-------- Exercise materials --------

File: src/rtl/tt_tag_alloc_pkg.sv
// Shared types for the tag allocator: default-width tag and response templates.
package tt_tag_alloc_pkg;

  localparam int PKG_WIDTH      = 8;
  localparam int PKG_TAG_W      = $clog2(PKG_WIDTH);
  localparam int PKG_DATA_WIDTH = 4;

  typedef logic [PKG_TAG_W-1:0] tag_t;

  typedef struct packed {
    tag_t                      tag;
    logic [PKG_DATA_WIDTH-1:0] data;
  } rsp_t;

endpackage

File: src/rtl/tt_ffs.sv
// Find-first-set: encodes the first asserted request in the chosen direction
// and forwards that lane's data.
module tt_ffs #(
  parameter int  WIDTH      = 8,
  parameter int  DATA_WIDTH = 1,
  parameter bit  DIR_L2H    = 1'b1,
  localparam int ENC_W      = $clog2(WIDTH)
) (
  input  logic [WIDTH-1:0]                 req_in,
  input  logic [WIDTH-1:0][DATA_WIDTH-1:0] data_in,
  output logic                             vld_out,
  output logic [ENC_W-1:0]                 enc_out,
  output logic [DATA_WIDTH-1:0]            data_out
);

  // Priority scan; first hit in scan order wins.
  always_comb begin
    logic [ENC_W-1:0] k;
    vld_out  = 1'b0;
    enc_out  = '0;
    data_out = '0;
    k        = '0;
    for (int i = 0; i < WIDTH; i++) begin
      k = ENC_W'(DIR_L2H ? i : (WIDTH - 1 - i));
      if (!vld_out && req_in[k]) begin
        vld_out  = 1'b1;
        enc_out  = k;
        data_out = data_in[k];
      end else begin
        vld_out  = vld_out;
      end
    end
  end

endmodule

--------
-------- Exercise materials --------

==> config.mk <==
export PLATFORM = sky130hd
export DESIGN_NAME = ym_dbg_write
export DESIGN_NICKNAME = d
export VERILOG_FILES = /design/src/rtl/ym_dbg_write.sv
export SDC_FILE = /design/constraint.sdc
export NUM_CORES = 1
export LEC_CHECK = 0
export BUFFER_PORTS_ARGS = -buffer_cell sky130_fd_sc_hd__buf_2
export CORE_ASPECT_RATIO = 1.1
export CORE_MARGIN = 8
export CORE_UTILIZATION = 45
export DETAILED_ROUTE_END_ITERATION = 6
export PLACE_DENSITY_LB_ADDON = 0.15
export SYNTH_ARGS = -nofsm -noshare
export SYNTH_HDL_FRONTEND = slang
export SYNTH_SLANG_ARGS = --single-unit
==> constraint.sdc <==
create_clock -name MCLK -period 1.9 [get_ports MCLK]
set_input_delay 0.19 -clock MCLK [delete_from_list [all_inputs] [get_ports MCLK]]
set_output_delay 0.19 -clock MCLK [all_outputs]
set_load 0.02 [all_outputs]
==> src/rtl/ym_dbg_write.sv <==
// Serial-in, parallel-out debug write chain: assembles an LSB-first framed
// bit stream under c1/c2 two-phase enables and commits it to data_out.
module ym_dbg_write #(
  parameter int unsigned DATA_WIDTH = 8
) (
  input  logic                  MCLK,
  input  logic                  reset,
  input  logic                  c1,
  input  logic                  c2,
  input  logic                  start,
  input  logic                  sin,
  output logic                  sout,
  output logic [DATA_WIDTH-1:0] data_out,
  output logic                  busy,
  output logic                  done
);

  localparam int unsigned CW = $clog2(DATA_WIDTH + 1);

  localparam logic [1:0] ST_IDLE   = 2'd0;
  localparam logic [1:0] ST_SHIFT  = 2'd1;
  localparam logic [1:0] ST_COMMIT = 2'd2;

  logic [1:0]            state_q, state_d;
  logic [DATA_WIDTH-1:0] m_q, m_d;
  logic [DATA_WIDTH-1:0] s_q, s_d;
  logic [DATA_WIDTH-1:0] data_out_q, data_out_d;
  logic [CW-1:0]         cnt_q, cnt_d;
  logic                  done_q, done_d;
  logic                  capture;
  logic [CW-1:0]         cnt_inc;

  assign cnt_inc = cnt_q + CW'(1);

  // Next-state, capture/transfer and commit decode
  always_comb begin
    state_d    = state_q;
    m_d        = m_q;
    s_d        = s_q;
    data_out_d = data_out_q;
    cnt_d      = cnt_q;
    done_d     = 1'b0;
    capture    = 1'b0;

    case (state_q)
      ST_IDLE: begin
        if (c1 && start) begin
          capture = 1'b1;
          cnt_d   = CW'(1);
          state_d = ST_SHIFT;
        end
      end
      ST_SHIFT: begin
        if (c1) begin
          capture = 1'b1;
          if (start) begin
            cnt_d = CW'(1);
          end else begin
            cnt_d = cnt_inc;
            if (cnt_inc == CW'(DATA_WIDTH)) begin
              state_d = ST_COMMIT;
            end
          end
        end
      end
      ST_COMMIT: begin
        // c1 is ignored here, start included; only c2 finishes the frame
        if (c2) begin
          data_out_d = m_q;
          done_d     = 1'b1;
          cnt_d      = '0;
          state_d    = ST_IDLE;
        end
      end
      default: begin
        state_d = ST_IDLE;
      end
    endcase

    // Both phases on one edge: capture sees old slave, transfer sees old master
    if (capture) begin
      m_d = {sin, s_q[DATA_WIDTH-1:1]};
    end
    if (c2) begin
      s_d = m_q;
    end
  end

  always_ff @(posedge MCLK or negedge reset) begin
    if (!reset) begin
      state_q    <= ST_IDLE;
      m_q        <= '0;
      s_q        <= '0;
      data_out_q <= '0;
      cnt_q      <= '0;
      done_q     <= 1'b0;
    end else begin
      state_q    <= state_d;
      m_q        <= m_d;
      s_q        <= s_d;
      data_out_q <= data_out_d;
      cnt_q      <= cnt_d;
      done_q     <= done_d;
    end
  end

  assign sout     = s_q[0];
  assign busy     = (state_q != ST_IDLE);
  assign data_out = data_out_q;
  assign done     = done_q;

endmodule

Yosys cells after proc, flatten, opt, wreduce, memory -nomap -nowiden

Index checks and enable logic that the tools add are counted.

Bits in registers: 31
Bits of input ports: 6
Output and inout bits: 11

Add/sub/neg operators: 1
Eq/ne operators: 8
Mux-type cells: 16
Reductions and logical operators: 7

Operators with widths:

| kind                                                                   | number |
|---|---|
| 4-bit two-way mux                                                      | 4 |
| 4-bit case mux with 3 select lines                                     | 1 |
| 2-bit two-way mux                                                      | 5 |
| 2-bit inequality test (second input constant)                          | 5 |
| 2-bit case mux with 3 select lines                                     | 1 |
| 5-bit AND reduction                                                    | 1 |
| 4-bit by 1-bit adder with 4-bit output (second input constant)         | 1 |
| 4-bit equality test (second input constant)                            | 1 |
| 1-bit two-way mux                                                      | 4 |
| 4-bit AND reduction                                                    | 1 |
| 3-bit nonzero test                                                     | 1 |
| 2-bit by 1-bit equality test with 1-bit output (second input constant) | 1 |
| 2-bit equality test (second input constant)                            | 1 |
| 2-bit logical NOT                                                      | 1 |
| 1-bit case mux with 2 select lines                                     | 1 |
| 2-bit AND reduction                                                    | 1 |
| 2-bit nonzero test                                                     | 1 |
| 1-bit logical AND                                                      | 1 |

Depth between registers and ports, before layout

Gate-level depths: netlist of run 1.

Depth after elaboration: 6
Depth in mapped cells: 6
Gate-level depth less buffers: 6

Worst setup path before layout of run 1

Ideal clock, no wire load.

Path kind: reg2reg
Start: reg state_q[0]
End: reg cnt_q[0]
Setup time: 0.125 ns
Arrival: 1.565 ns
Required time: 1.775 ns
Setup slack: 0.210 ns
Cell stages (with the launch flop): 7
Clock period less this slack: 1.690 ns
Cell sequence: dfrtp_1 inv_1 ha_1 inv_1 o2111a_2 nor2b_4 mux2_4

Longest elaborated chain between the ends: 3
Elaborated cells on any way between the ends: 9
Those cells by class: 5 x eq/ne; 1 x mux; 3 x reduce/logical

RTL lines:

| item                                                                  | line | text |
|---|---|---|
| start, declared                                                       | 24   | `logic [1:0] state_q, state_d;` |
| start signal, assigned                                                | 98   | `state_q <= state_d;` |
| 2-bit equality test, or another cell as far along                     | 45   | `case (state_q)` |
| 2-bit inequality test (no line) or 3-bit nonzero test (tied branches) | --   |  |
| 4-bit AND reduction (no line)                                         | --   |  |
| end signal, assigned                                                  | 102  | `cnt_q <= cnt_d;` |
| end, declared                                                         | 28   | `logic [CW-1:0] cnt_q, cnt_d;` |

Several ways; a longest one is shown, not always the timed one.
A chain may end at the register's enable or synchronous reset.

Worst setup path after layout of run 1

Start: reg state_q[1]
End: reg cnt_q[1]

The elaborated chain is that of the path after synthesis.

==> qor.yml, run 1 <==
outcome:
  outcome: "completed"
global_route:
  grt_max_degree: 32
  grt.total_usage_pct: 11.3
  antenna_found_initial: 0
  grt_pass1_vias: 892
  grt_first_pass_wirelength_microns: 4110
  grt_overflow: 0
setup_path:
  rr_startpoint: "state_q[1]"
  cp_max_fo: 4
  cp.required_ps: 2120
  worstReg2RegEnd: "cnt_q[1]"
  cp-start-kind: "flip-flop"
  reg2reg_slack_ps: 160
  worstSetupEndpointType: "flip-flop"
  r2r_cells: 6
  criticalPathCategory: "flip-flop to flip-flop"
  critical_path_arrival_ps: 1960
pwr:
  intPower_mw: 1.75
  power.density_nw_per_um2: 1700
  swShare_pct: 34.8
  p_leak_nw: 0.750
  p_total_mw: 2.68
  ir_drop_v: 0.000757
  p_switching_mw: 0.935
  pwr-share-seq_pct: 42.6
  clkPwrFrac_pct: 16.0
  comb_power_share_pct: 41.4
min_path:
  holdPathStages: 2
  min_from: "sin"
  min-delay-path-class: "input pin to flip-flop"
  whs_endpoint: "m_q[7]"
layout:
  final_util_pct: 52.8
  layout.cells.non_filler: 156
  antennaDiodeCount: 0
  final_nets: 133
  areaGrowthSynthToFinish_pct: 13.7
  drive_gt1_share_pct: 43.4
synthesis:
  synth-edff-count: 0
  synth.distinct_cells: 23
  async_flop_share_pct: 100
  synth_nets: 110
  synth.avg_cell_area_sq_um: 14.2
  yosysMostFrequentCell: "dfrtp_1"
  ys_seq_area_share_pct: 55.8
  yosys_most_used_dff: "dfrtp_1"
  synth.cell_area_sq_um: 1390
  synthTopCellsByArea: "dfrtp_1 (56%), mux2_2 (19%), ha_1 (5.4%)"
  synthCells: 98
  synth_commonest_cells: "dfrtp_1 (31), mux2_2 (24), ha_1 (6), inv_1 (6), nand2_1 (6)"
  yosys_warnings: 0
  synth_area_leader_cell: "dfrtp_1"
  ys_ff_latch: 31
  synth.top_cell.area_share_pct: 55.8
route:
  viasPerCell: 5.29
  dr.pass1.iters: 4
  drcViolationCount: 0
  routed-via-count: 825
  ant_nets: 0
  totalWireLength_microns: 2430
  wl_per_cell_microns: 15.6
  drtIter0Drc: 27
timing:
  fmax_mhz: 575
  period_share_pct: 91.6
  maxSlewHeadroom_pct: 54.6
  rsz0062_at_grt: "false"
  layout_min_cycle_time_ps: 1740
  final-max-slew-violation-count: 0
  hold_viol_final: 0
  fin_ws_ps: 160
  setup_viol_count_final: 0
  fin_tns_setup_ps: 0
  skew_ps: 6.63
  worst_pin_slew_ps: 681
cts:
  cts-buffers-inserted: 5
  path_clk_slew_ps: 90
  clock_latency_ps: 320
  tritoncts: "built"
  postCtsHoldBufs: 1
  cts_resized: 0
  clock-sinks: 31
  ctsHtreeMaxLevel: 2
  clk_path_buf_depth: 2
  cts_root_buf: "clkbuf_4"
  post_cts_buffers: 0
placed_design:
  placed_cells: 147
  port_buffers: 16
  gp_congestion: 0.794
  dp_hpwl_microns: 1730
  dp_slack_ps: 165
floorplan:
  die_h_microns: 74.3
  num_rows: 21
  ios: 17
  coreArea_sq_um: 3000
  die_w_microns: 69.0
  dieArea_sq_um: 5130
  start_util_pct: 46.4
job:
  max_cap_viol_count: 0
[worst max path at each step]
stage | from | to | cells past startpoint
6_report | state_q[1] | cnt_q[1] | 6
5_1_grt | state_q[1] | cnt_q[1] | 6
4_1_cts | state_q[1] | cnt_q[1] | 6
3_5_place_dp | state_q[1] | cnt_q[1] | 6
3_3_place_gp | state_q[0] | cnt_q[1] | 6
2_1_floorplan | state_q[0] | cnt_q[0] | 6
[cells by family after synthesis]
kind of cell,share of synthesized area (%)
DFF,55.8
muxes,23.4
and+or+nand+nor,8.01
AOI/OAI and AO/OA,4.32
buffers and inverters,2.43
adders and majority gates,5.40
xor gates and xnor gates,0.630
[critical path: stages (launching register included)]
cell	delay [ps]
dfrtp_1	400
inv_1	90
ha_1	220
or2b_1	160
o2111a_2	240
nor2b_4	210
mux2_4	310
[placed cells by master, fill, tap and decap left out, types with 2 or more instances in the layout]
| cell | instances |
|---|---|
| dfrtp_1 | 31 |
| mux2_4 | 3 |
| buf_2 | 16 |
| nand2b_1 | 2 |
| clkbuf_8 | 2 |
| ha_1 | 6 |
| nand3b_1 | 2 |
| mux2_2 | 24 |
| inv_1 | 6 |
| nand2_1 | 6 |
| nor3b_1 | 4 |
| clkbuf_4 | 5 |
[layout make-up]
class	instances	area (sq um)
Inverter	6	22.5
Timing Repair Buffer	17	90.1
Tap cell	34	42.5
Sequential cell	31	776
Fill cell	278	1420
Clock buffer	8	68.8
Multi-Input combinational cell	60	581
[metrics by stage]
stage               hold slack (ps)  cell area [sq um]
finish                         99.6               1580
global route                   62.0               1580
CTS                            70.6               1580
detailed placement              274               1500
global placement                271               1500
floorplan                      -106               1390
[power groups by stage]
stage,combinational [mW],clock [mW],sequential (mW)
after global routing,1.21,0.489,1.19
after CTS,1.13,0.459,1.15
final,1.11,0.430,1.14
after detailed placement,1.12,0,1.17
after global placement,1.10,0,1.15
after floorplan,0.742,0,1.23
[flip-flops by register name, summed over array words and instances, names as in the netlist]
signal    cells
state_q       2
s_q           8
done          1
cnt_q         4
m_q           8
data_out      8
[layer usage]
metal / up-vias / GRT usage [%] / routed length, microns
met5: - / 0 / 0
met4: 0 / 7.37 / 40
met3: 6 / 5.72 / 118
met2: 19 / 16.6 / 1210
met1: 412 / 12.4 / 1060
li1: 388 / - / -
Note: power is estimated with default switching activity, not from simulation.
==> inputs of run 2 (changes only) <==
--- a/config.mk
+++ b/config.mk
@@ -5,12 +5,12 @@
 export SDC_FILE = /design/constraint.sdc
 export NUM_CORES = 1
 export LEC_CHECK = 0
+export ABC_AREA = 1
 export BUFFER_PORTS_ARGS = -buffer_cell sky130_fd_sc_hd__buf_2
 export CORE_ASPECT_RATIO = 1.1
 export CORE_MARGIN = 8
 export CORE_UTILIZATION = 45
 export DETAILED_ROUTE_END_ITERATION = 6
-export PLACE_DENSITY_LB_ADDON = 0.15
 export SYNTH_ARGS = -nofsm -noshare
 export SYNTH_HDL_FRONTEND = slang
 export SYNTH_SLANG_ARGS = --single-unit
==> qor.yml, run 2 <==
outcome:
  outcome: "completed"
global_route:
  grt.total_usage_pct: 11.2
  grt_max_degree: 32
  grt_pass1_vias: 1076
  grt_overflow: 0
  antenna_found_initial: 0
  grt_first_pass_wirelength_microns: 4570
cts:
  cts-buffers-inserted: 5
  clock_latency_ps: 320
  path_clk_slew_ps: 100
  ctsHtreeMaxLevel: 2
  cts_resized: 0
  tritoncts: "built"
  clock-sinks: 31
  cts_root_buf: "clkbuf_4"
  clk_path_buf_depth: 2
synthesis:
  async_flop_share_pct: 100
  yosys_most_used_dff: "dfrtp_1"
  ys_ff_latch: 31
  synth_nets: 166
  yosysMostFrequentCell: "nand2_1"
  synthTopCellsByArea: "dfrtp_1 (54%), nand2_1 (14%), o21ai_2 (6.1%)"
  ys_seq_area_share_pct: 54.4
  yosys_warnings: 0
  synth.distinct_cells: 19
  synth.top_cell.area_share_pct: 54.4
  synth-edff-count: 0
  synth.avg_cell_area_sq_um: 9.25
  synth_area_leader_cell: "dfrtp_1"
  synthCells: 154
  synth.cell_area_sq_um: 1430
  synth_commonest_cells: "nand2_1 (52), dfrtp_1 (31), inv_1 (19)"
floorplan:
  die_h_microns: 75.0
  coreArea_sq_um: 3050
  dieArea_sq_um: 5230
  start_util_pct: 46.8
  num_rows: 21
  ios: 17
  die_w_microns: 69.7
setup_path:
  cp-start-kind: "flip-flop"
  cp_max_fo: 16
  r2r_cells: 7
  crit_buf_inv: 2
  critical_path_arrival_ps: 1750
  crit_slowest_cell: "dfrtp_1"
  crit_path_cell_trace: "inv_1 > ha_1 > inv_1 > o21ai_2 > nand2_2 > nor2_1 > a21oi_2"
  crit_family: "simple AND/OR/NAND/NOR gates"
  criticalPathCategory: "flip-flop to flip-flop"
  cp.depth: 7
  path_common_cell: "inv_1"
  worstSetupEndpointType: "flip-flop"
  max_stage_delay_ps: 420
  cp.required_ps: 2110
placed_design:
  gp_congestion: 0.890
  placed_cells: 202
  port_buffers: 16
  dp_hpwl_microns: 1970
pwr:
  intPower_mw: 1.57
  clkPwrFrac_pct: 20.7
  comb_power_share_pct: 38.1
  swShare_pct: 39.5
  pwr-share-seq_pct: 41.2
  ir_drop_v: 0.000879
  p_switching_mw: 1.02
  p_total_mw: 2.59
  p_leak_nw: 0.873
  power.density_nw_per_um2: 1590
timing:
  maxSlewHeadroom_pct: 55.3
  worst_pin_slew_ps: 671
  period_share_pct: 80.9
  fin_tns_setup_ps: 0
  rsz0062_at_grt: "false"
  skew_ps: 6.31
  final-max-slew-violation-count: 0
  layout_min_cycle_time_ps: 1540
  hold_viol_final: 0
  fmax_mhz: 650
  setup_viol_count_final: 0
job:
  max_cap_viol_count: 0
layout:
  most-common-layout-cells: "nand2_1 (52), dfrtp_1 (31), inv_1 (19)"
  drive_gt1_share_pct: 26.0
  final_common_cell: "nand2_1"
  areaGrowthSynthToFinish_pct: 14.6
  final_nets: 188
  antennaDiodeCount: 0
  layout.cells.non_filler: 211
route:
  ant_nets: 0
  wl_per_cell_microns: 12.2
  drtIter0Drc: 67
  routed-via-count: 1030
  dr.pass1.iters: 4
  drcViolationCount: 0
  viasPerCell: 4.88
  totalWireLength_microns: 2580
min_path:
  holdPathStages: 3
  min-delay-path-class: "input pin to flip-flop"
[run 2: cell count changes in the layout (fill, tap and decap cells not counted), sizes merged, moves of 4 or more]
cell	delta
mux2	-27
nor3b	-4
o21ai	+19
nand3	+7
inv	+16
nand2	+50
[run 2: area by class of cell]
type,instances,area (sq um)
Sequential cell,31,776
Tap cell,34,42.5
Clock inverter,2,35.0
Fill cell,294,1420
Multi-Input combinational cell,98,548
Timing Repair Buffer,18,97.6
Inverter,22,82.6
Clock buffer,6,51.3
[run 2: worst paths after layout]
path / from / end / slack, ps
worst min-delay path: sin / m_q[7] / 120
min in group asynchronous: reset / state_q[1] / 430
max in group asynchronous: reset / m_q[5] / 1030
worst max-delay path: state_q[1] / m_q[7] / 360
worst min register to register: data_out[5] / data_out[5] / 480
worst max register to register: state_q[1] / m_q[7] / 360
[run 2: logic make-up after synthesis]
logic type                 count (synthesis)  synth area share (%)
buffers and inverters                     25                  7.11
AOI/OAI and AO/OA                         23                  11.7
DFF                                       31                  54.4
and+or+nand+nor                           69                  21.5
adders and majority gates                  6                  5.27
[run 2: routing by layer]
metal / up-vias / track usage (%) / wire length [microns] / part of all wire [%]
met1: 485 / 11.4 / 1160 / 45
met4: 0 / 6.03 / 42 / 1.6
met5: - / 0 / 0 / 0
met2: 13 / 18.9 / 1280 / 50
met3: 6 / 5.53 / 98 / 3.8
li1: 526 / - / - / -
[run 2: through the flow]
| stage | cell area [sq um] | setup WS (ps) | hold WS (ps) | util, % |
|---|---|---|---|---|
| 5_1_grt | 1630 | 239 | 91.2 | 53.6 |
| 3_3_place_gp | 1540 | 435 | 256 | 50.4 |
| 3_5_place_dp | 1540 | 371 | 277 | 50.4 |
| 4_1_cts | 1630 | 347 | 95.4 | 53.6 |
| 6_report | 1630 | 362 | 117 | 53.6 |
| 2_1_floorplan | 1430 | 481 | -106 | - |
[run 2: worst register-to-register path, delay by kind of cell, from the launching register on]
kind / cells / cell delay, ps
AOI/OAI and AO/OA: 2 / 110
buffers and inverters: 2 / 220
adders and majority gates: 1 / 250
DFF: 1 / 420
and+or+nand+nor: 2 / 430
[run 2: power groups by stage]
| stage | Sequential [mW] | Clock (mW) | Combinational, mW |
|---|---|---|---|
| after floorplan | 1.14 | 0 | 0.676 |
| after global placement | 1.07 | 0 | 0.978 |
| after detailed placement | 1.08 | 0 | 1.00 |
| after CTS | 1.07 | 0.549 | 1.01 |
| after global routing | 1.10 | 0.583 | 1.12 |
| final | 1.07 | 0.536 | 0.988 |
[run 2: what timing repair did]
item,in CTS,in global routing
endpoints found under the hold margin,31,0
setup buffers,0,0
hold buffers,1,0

--------

For the lines above, output exactly those from the line containing "clkbuf_8 | 2 |" through the line containing "hold slack (ps)", and skip the others.

» **Solution to the exercise**:
| clkbuf_8 | 2 |
| ha_1 | 6 |
| nand3b_1 | 2 |
| mux2_2 | 24 |
| inv_1 | 6 |
| nand2_1 | 6 |
| nor3b_1 | 4 |
| clkbuf_4 | 5 |
[layout make-up]
class	instances	area (sq um)
Inverter	6	22.5
Timing Repair Buffer	17	90.1
Tap cell	34	42.5
Sequential cell	31	776
Fill cell	278	1420
Clock buffer	8	68.8
Multi-Input combinational cell	60	581
[metrics by stage]
stage               hold slack (ps)  cell area [sq um]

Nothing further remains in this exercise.